# Action item
What is the count of lines below that include "define"? Reply with nothing else.

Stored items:

■ ■ ■ ■ ■

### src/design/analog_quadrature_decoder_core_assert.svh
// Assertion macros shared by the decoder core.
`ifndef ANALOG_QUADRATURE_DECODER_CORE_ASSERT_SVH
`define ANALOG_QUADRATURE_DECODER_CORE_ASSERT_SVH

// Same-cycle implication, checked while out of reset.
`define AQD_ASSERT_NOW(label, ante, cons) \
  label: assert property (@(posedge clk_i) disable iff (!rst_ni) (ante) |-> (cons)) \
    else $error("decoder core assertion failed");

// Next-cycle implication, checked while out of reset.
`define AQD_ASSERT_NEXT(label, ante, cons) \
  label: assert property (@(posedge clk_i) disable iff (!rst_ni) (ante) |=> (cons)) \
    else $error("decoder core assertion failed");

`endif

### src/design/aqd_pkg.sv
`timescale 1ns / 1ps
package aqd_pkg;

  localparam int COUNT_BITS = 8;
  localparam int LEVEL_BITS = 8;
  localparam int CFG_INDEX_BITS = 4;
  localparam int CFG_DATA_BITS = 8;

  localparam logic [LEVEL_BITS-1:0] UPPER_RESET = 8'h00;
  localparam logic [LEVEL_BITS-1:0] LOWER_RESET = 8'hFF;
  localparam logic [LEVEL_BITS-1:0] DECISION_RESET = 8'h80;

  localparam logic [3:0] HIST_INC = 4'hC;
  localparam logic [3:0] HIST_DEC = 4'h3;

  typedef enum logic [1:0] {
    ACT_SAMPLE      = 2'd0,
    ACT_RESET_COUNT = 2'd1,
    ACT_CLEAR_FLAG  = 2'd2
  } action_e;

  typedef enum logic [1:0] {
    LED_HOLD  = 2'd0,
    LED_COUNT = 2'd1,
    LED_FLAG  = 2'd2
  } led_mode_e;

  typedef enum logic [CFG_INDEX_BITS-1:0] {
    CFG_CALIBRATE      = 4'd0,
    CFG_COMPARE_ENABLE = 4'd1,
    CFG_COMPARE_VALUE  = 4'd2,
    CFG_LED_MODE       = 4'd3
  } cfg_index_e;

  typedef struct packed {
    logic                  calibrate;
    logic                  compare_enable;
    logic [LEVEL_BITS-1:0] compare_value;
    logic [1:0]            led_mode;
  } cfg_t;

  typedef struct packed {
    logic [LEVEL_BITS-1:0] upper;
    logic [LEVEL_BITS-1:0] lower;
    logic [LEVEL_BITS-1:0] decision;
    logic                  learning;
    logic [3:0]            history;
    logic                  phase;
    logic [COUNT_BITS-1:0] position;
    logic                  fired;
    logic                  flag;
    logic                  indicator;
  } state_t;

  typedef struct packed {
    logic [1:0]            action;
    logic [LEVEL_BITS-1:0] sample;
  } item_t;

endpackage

■ ■ ■ ■ ■

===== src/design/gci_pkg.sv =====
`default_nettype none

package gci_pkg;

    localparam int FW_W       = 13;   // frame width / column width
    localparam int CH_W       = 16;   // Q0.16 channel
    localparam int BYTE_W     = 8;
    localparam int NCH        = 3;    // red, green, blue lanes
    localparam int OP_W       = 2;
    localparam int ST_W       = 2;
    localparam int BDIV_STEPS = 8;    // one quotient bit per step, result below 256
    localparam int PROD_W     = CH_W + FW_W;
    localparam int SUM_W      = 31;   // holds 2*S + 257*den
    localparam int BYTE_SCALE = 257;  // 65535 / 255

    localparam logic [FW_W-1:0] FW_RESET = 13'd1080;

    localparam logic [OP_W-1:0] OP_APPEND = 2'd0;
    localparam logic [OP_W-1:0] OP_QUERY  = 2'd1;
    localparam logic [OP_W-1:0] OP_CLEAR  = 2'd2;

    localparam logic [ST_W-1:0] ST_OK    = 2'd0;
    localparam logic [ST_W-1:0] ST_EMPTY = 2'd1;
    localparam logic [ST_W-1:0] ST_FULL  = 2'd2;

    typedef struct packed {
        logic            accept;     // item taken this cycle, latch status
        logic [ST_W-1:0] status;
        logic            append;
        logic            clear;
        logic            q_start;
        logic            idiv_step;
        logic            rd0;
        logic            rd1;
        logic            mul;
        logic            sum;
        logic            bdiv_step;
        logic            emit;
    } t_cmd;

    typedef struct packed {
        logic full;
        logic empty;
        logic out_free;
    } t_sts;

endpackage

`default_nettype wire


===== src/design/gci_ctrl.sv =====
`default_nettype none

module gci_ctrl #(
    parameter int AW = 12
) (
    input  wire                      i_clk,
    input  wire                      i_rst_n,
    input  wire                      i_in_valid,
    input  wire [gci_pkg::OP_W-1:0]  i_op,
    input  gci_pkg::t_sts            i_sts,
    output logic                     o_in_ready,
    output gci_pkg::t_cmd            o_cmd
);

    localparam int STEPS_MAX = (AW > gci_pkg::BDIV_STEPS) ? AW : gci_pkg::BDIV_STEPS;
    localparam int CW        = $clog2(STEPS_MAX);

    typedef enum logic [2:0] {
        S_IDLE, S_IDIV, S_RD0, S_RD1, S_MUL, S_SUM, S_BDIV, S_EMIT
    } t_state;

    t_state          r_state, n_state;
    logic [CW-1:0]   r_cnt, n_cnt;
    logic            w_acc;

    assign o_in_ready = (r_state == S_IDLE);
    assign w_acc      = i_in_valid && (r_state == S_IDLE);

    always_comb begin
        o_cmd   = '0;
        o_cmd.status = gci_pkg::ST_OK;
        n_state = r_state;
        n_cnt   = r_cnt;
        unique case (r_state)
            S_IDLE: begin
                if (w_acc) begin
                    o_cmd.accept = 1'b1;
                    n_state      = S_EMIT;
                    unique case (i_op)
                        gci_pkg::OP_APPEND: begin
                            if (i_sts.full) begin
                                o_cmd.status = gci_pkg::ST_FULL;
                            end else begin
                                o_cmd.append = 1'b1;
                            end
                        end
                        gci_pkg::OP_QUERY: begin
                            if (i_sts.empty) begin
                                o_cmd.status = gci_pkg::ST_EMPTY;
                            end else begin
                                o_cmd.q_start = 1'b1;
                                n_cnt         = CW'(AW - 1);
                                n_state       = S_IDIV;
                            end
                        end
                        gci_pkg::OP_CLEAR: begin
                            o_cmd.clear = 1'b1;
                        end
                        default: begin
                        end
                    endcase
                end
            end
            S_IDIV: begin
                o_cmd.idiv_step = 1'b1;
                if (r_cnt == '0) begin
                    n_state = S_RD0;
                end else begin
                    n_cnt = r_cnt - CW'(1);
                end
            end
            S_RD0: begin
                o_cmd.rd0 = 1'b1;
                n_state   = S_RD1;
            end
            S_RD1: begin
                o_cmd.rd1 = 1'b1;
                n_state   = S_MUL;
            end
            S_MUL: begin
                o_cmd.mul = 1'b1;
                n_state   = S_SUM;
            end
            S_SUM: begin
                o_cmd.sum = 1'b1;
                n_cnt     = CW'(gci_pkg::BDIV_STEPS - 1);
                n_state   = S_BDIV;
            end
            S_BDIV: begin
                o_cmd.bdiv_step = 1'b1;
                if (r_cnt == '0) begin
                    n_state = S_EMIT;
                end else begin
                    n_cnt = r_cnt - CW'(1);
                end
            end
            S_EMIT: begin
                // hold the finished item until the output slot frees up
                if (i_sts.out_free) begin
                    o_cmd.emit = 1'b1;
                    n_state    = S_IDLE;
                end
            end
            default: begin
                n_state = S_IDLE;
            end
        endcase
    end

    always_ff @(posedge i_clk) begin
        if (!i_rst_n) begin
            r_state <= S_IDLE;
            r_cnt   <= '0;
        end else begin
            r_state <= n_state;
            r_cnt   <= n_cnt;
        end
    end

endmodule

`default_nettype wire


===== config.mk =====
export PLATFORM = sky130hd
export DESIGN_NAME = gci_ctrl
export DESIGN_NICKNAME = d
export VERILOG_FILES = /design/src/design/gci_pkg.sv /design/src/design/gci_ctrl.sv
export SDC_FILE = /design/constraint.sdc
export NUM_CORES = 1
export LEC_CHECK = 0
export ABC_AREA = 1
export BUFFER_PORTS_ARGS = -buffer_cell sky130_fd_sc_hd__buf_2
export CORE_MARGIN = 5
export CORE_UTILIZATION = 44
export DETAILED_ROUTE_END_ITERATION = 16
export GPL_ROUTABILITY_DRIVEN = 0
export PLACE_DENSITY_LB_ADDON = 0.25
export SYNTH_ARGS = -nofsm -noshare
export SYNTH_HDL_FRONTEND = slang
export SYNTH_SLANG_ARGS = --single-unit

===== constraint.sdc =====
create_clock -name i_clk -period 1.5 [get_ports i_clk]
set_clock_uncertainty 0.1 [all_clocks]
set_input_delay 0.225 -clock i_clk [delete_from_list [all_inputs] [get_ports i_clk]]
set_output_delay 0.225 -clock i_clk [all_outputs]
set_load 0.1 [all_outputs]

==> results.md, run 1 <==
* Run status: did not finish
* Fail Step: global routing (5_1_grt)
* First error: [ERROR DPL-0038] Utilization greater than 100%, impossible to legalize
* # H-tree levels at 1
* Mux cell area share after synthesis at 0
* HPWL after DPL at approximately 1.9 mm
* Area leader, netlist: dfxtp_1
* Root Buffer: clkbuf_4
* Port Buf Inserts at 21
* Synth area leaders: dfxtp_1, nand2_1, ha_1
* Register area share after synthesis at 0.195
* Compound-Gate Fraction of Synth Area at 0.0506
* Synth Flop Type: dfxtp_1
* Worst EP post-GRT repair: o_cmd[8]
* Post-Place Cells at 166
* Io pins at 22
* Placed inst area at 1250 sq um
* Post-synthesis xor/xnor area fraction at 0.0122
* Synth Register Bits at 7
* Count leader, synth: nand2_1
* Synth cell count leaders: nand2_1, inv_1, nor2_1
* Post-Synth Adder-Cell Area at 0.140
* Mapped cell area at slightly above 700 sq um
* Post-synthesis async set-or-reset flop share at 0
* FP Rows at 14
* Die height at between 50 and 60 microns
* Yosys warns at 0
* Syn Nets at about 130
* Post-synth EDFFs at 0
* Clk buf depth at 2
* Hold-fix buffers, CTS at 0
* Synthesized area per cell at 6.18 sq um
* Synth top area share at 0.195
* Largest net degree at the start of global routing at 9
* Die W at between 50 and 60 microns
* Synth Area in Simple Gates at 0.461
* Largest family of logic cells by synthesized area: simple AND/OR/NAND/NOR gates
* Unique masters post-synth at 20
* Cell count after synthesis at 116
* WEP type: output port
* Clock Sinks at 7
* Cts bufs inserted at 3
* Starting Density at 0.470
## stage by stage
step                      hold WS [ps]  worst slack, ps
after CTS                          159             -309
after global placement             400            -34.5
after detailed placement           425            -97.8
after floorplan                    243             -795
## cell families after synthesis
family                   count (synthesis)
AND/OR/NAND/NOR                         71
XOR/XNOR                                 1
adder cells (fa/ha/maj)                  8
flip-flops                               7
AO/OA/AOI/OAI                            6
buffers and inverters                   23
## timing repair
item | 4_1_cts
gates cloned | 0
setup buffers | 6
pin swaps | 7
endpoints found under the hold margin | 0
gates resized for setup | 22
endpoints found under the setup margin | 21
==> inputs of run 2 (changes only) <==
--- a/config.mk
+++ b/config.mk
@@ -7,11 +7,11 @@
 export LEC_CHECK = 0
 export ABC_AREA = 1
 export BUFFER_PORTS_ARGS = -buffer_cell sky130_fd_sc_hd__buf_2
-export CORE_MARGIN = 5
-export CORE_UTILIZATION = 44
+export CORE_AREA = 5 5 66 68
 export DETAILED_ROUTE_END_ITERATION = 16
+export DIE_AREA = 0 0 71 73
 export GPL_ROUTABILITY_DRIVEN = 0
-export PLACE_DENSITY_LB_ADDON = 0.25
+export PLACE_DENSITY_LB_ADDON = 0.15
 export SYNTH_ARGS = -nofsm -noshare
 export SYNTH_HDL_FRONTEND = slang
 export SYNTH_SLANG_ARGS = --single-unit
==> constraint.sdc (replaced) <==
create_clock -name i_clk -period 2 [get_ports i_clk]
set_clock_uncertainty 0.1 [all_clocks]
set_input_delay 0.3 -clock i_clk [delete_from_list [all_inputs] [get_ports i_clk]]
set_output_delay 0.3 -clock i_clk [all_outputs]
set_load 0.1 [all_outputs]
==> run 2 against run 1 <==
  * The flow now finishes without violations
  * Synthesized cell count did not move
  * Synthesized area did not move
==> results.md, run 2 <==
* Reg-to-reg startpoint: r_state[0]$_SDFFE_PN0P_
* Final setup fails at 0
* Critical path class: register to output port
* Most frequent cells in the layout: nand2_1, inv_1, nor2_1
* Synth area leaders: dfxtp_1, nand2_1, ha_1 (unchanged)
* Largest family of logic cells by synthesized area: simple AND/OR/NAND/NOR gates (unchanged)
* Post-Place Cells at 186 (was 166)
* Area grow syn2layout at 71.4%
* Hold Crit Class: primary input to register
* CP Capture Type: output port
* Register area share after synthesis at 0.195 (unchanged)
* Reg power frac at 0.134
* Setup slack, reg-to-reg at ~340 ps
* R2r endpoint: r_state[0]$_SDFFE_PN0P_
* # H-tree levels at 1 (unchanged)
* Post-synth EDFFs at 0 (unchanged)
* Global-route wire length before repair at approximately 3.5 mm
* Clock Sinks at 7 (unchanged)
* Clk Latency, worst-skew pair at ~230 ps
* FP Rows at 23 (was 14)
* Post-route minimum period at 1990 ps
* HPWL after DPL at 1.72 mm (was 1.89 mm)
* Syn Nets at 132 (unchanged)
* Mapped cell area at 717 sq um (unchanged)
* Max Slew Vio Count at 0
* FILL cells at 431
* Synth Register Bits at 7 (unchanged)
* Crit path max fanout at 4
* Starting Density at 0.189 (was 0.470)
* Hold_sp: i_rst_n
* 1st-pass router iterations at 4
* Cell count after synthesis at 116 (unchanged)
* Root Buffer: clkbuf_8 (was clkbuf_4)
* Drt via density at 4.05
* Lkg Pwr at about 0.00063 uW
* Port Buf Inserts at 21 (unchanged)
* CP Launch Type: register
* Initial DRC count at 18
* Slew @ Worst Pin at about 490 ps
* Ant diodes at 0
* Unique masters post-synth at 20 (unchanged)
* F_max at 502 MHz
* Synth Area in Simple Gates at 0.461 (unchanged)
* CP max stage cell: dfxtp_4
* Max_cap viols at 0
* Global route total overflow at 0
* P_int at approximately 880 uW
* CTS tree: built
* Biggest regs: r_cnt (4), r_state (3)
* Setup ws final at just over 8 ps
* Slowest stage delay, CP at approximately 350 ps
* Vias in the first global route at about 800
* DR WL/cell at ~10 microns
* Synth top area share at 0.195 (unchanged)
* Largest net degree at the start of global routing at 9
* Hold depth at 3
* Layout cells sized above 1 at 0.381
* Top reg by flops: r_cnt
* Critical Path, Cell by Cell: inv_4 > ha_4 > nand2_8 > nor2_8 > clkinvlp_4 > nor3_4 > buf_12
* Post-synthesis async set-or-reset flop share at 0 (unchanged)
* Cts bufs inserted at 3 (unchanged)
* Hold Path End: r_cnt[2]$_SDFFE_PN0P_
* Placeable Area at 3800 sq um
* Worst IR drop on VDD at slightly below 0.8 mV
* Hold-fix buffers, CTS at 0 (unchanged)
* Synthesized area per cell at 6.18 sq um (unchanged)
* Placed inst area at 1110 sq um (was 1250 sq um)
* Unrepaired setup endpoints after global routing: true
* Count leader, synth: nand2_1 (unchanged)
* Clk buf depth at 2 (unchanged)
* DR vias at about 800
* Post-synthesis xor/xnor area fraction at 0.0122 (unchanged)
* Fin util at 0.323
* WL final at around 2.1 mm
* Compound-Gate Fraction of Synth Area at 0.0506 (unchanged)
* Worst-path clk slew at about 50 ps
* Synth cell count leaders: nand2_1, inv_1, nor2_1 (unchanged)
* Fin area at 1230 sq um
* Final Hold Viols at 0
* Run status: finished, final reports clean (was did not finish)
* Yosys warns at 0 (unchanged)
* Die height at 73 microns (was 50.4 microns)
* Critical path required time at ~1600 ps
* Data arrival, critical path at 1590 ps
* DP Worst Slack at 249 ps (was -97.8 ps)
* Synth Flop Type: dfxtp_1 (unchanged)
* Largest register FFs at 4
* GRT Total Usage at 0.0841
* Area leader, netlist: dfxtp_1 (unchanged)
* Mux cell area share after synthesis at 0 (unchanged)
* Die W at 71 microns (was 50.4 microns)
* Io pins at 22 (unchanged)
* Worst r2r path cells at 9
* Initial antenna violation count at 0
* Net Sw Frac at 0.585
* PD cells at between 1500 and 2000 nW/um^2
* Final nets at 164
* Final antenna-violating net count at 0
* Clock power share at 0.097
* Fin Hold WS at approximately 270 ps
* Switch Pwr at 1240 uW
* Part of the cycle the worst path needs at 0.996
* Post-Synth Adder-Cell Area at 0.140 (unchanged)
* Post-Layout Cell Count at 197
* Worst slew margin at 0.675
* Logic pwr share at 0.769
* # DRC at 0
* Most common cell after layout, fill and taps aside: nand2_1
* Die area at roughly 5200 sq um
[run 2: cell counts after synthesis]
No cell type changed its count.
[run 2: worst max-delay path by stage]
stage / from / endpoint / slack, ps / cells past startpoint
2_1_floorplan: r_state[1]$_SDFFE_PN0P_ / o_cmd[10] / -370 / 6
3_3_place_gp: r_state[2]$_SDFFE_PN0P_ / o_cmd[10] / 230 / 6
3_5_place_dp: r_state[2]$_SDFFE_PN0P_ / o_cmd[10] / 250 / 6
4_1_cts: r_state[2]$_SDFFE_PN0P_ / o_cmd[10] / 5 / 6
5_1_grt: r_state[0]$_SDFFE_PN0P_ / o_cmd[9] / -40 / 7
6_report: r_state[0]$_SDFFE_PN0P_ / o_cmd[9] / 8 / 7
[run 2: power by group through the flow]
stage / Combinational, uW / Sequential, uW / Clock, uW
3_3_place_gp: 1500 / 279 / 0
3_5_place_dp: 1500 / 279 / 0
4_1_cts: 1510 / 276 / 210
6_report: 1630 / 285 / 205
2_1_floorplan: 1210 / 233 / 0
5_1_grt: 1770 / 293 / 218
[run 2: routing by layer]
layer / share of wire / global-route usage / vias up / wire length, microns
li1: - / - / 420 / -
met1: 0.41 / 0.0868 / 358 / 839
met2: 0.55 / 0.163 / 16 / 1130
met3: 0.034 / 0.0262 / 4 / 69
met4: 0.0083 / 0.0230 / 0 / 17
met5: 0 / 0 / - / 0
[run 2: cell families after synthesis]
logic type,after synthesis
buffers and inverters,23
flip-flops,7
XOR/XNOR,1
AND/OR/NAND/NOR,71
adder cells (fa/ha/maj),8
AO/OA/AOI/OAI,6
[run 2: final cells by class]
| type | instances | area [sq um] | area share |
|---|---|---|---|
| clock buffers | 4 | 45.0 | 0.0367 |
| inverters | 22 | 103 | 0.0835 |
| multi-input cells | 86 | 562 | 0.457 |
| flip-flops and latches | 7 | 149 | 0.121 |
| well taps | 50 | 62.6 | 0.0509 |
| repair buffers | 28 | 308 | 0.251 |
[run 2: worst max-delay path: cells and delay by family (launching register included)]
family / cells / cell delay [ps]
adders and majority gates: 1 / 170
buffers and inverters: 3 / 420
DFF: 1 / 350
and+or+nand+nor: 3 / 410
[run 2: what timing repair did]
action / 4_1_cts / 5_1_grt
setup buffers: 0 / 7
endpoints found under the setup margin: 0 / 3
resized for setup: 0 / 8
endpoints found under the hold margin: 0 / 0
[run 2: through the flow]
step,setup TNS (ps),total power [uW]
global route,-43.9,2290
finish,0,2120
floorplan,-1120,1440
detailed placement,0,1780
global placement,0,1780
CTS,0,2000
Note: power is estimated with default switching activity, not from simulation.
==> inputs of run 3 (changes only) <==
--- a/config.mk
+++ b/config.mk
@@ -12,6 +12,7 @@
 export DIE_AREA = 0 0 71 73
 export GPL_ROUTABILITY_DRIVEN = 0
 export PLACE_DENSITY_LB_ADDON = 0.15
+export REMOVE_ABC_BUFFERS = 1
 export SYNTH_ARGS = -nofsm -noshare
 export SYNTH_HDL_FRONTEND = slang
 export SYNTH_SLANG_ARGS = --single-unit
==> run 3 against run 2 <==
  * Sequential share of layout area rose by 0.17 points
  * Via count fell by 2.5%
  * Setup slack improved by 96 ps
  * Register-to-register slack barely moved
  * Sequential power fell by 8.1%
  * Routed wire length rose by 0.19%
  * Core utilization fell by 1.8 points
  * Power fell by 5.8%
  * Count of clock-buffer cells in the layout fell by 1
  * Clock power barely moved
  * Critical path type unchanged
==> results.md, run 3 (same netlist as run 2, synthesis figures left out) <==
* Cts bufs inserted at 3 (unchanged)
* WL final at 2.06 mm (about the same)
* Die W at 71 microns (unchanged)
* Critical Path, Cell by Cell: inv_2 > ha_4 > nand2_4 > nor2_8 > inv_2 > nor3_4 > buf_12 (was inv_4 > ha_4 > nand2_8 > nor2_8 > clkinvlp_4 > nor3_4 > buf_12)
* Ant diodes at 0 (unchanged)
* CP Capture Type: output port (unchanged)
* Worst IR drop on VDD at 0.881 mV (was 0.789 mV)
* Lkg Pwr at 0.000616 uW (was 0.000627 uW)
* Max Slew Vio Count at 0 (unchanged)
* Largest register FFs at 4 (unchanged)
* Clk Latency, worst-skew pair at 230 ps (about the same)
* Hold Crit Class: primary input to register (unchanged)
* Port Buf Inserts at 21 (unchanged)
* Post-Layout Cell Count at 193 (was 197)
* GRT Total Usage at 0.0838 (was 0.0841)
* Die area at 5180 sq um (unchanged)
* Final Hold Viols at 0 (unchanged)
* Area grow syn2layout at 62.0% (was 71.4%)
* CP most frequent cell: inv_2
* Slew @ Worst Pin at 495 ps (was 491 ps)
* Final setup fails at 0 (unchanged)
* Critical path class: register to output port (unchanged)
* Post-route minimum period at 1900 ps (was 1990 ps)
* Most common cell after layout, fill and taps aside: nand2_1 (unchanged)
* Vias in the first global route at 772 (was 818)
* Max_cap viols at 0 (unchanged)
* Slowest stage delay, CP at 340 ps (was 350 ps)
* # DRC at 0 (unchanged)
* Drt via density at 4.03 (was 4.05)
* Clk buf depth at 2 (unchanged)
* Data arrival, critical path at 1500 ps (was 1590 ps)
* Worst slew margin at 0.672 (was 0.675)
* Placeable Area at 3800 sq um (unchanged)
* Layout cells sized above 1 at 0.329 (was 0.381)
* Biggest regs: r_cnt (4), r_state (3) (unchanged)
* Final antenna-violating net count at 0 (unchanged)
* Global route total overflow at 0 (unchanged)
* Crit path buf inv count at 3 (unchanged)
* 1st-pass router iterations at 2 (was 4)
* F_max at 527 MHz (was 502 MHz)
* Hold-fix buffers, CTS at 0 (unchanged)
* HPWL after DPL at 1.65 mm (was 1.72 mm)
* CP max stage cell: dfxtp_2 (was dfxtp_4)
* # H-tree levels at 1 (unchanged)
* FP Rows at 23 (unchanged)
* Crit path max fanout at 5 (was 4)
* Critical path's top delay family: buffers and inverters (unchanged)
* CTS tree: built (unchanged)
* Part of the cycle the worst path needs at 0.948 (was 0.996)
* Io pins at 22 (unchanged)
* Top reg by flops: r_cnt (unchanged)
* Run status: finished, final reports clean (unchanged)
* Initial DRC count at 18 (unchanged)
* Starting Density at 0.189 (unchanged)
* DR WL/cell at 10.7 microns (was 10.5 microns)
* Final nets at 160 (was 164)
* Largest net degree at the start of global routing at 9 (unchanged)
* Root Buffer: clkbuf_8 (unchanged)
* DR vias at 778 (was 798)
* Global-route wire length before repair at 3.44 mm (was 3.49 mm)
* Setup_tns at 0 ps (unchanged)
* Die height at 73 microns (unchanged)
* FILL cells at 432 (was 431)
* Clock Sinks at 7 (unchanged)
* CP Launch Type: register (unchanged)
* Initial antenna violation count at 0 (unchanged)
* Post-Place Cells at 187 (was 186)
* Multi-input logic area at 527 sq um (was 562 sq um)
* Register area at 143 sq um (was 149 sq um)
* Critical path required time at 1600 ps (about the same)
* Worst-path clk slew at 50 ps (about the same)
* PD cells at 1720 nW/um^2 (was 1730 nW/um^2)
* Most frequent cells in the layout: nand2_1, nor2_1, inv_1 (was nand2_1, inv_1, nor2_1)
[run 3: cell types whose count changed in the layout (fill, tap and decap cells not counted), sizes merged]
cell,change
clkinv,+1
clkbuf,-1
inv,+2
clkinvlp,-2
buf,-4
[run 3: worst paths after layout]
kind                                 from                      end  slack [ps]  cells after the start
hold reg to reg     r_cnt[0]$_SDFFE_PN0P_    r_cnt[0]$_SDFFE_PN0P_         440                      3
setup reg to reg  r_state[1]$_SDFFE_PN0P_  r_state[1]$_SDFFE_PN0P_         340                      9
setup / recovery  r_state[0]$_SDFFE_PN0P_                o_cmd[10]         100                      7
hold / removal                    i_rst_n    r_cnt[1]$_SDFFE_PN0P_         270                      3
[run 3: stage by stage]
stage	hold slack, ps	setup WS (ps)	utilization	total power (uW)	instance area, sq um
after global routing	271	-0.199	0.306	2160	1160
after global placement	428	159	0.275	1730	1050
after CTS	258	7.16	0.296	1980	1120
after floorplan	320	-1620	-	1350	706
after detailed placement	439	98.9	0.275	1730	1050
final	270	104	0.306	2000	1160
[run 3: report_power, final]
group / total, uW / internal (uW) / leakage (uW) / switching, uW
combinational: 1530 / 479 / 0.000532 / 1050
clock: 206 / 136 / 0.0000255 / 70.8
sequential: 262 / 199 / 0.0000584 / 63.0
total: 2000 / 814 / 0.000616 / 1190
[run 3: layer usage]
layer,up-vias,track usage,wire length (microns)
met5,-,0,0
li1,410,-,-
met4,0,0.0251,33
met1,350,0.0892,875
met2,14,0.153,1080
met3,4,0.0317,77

■ ■ ■ ■ ■

# Answer below
3